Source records
[src/shared/ext_bus_params.svh]
`ifndef EXT_BUS_PARAMS_SVH
`define EXT_BUS_PARAMS_SVH
// Internal code window top, fetches above go outside
`define INTERNAL_CODE_TOP       16'h1fff
// Oscillator periods per program store strobe slot
`define FETCH_SLOT_PERIODS      4'h6
// Address latch strobe high phase, in clocks
`define ALE_HIGH_CYCLES         4'h1
// Data strobe width, in clocks
`define STROBE_CYCLES           4'h2
// Port latch reset value, all ones
`define PORT_LATCH_RESET        8'hff
`endif

[src/shared/ext_bus_pkg.sv]
package ext_bus_pkg;
  // Bus cycle kind
  typedef enum logic [1:0] {
    kind_fetch = 2'b00,
    kind_read  = 2'b01,
    kind_write = 2'b10
  } kind_t;
  // Bus sequencer states
  typedef enum logic [2:0] {
    st_idle    = 3'b000,
    st_address = 3'b001,
    st_turn    = 3'b010,
    st_strobe  = 3'b011,
    st_finish  = 3'b100
  } state_t;
endpackage : ext_bus_pkg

* _Action item_:
Copy the data once more. Leave nothing out.

* _Result for this exercise_:
[src/shared/ext_bus_params.svh]
`ifndef EXT_BUS_PARAMS_SVH
`define EXT_BUS_PARAMS_SVH
// Internal code window top, fetches above go outside
`define INTERNAL_CODE_TOP       16'h1fff
// Oscillator periods per program store strobe slot
`define FETCH_SLOT_PERIODS      4'h6
// Address latch strobe high phase, in clocks
`define ALE_HIGH_CYCLES         4'h1
// Data strobe width, in clocks
`define STROBE_CYCLES           4'h2
// Port latch reset value, all ones
`define PORT_LATCH_RESET        8'hff
`endif

[src/shared/ext_bus_pkg.sv]
package ext_bus_pkg;
  // Bus cycle kind
  typedef enum logic [1:0] {
    kind_fetch = 2'b00,
    kind_read  = 2'b01,
    kind_write = 2'b10
  } kind_t;
  // Bus sequencer states
  typedef enum logic [2:0] {
    st_idle    = 3'b000,
    st_address = 3'b001,
    st_turn    = 3'b010,
    st_strobe  = 3'b011,
    st_finish  = 3'b100
  } state_t;
endpackage : ext_bus_pkg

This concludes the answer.